* **WHAT THE TASK REQUIRES**: Report each line of the data below in which "localparam" appears.

Stored data
************

`src/hdl/dfd_pkg.sv`:
```
// Package for the dual format serial deframer.
// Holds the word types, frame kinds, end codes and marker bytes.
// Depends on nothing.
package dfd_pkg;

    localparam logic       OP_BYTE          = 1'b0;
    localparam logic       OP_IDLE          = 1'b1;

    localparam logic [7:0] START_A          = 8'h02;
    localparam logic [7:0] END_A            = 8'h03;
    localparam logic [7:0] START_B          = 8'h55;
    localparam logic [7:0] END_B            = 8'hAA;
    localparam logic [7:0] LEFT_IDLE        = 8'hFF;
    localparam logic [7:0] IDLE_LIMIT_RESET = 8'd100;

    localparam logic [8:0] LEN_POS_A        = 9'd2;
    localparam logic [8:0] LEN_POS_B        = 9'd1;
    localparam logic [7:0] LEN_ADD_A        = 8'd4;
    localparam logic [7:0] LEN_ADD_B        = 8'd3;

    typedef enum logic [1:0] {
        KIND_NONE = 2'd0,
        KIND_A    = 2'd1,
        KIND_B    = 2'd2
    } t_frame_kind;

    typedef enum logic [1:0] {
        END_NONE    = 2'd0,
        END_GOOD    = 2'd1,
        END_BAD     = 2'd2,
        END_TIMEOUT = 2'd3
    } t_end_status;

    typedef struct packed {
        logic       op;
        logic [7:0] rx_byte;
    } t_in_word;

    typedef struct packed {
        logic       body_valid;
        logic       frame_start;
        logic [1:0] frame_type;
        logic [8:0] body_position;
        logic [7:0] body_byte;
        logic [1:0] end_status;
    } t_out_word;

endpackage

```
`src/hdl/dual_format_uart_deframer.sv`:
```
// Top level of the dual format serial deframer.
// Depends on dfd_pkg, dfd_in_stage and dfd_core.
//
//   Channel   Direction  Handshake                 Payload
//   in        input      i_in_valid / o_in_ready   i_in_word   (t_in_word)
//   out       output     o_out_valid / i_out_ready o_out_word  (t_out_word)
//   cfg       input      i_cfg_wr_en               i_cfg_wr_data (idle limit)
//
// Each word's result word passes through the input register and then the result register; one word
// is accepted every cycle while the output is not stalled, as the frame state is updated once per word.
// Reset is synchronous and clears the frame state and sets the idle limit to 100.
// A stalled output holds its result while the input register takes one more word.
module dual_format_uart_deframer (
    input  logic               i_clk,
    input  logic               i_rst_n,
    input  logic               i_in_valid,
    output logic               o_in_ready,
    input  dfd_pkg::t_in_word   i_in_word,
    output logic               o_out_valid,
    input  logic               i_out_ready,
    output dfd_pkg::t_out_word  o_out_word,
    input  logic               i_cfg_wr_en,
    input  logic [7:0]         i_cfg_wr_data
);
    import dfd_pkg::*;

    logic     stage_valid;
    logic     stage_take;
    t_in_word stage_word;

    dfd_in_stage u_in_stage (
        .i_clk   (i_clk),
        .i_rst_n (i_rst_n),
        .i_valid (i_in_valid),
        .o_ready (o_in_ready),
        .i_word  (i_in_word),
        .o_valid (stage_valid),
        .i_take  (stage_take),
        .o_word  (stage_word)
    );

    dfd_core u_core (
        .i_clk         (i_clk),
        .i_rst_n       (i_rst_n),
        .i_cfg_wr_en   (i_cfg_wr_en),
        .i_cfg_wr_data (i_cfg_wr_data),
        .i_valid       (stage_valid),
        .o_take        (stage_take),
        .i_word        (stage_word),
        .o_out_valid   (o_out_valid),
        .i_out_ready   (i_out_ready),
        .o_out_word    (o_out_word)
    );

endmodule

```
`src/hdl/dfd_in_stage.sv`:
```
// Input register of the deframer: holds one accepted word for the core.
// Depends on dfd_pkg.
module dfd_in_stage (
    input  logic             i_clk,
    input  logic             i_rst_n,
    input  logic             i_valid,
    output logic             o_ready,
    input  dfd_pkg::t_in_word i_word,
    output logic             o_valid,
    input  logic             i_take,
    output dfd_pkg::t_in_word o_word
);
    import dfd_pkg::*;

    logic     r_valid;
    t_in_word r_word;

    assign o_ready = !r_valid || i_take;
    assign o_valid = r_valid;
    assign o_word  = r_word;

    always_ff @(posedge i_clk) begin
        if (!i_rst_n) begin
            r_valid <= 1'b0;
        end else if (o_ready) begin
            r_valid <= i_valid;
        end
    end

    always_ff @(posedge i_clk) begin
        if (o_ready && i_valid) begin
            r_word <= i_word;
        end
    end

endmodule

```
`src/hdl/dfd_core.sv`:
```
// Frame tracking state, per word step logic and the result register.
// Depends on dfd_pkg.
module dfd_core (
    input  logic              i_clk,
    input  logic              i_rst_n,
    input  logic              i_cfg_wr_en,
    input  logic [7:0]        i_cfg_wr_data,
    input  logic              i_valid,
    output logic              o_take,
    input  dfd_pkg::t_in_word  i_word,
    output logic              o_out_valid,
    input  logic              i_out_ready,
    output dfd_pkg::t_out_word o_out_word
);
    import dfd_pkg::*;

    logic [7:0]  r_idle_limit;
    t_frame_kind r_open_kind, n_open_kind;
    logic [8:0]  r_bytes_seen, n_bytes_seen;
    logic [7:0]  r_bytes_left, n_bytes_left;
    logic [7:0]  r_idle_count, n_idle_count;
    logic        r_out_valid;
    t_out_word   r_out_word, n_out_word;

    logic        fire;
    logic [7:0]  idle_inc;
    logic [8:0]  len_pos;
    logic [7:0]  len_add;
    logic [7:0]  end_mark;
    logic [7:0]  left_load;

    assign o_take      = !r_out_valid || i_out_ready;
    assign fire        = i_valid && o_take;
    assign o_out_valid = r_out_valid;
    assign o_out_word  = r_out_word;
    assign idle_inc    = r_idle_count + 8'd1;

    always_comb begin
        case (r_open_kind)
            KIND_A: begin
                len_pos  = LEN_POS_A;
                len_add  = LEN_ADD_A;
                end_mark = END_A;
            end
            default: begin
                len_pos  = LEN_POS_B;
                len_add  = LEN_ADD_B;
                end_mark = END_B;
            end
        endcase
    end

    assign left_load = (r_bytes_seen == len_pos) ? (i_word.rx_byte + len_add) : r_bytes_left;

    always_comb begin
        n_open_kind  = r_open_kind;
        n_bytes_seen = r_bytes_seen;
        n_bytes_left = r_bytes_left;
        n_idle_count = r_idle_count;
        n_out_word   = '0;
        if (i_word.op == OP_IDLE) begin
            if (r_open_kind != KIND_NONE) begin
                n_idle_count = idle_inc;
                if (idle_inc > r_idle_limit) begin
                    n_out_word.frame_type = r_open_kind;
                    n_out_word.end_status = END_TIMEOUT;
                    n_open_kind           = KIND_NONE;
                    n_bytes_seen          = '0;
                    n_bytes_left          = LEFT_IDLE;
                    n_idle_count          = '0;
                end
            end
        end else begin
            n_idle_count = '0;
            if (r_open_kind == KIND_NONE) begin
                case (i_word.rx_byte)
                    START_A: begin
                        n_open_kind            = KIND_A;
                        n_out_word.frame_start = 1'b1;
                        n_out_word.frame_type  = KIND_A;
                    end
                    START_B: begin
                        n_open_kind            = KIND_B;
                        n_out_word.frame_start = 1'b1;
                        n_out_word.frame_type  = KIND_B;
                    end
                    default: begin
                    end
                endcase
            end else begin
                n_out_word.frame_type    = r_open_kind;
                n_out_word.body_valid    = 1'b1;
                n_out_word.body_position = r_bytes_seen;
                n_out_word.body_byte     = i_word.rx_byte;
                n_bytes_left             = left_load - 8'd1;
                n_bytes_seen             = r_bytes_seen + 9'd1;
                if (n_bytes_left == 8'd0) begin
                    n_out_word.end_status = (i_word.rx_byte == end_mark) ? END_GOOD : END_BAD;
                    n_open_kind           = KIND_NONE;
                    n_bytes_seen          = '0;
                    n_bytes_left          = LEFT_IDLE;
                end
            end
        end
    end

    always_ff @(posedge i_clk) begin
        if (!i_rst_n) begin
            r_idle_limit <= IDLE_LIMIT_RESET;
        end else if (i_cfg_wr_en) begin
            r_idle_limit <= i_cfg_wr_data;
        end
    end

    always_ff @(posedge i_clk) begin
        if (!i_rst_n) begin
            r_open_kind  <= KIND_NONE;
            r_bytes_seen <= '0;
            r_bytes_left <= LEFT_IDLE;
            r_idle_count <= '0;
        end else if (fire) begin
            r_open_kind  <= n_open_kind;
            r_bytes_seen <= n_bytes_seen;
            r_bytes_left <= n_bytes_left;
            r_idle_count <= n_idle_count;
        end
    end

    always_ff @(posedge i_clk) begin
        if (!i_rst_n) begin
            r_out_valid <= 1'b0;
        end else if (o_take) begin
            r_out_valid <= i_valid;
        end
    end

    always_ff @(posedge i_clk) begin
        if (fire) begin
            r_out_word <= n_out_word;
        end
    end

endmodule

```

************

* **RESPONSE AREA**:
    localparam logic       OP_BYTE          = 1'b0;
    localparam logic       OP_IDLE          = 1'b1;
    localparam logic [7:0] START_A          = 8'h02;
    localparam logic [7:0] END_A            = 8'h03;
    localparam logic [7:0] START_B          = 8'h55;
    localparam logic [7:0] END_B            = 8'hAA;
    localparam logic [7:0] LEFT_IDLE        = 8'hFF;
    localparam logic [7:0] IDLE_LIMIT_RESET = 8'd100;
    localparam logic [8:0] LEN_POS_A        = 9'd2;
    localparam logic [8:0] LEN_POS_B        = 9'd1;
    localparam logic [7:0] LEN_ADD_A        = 8'd4;
    localparam logic [7:0] LEN_ADD_B        = 8'd3;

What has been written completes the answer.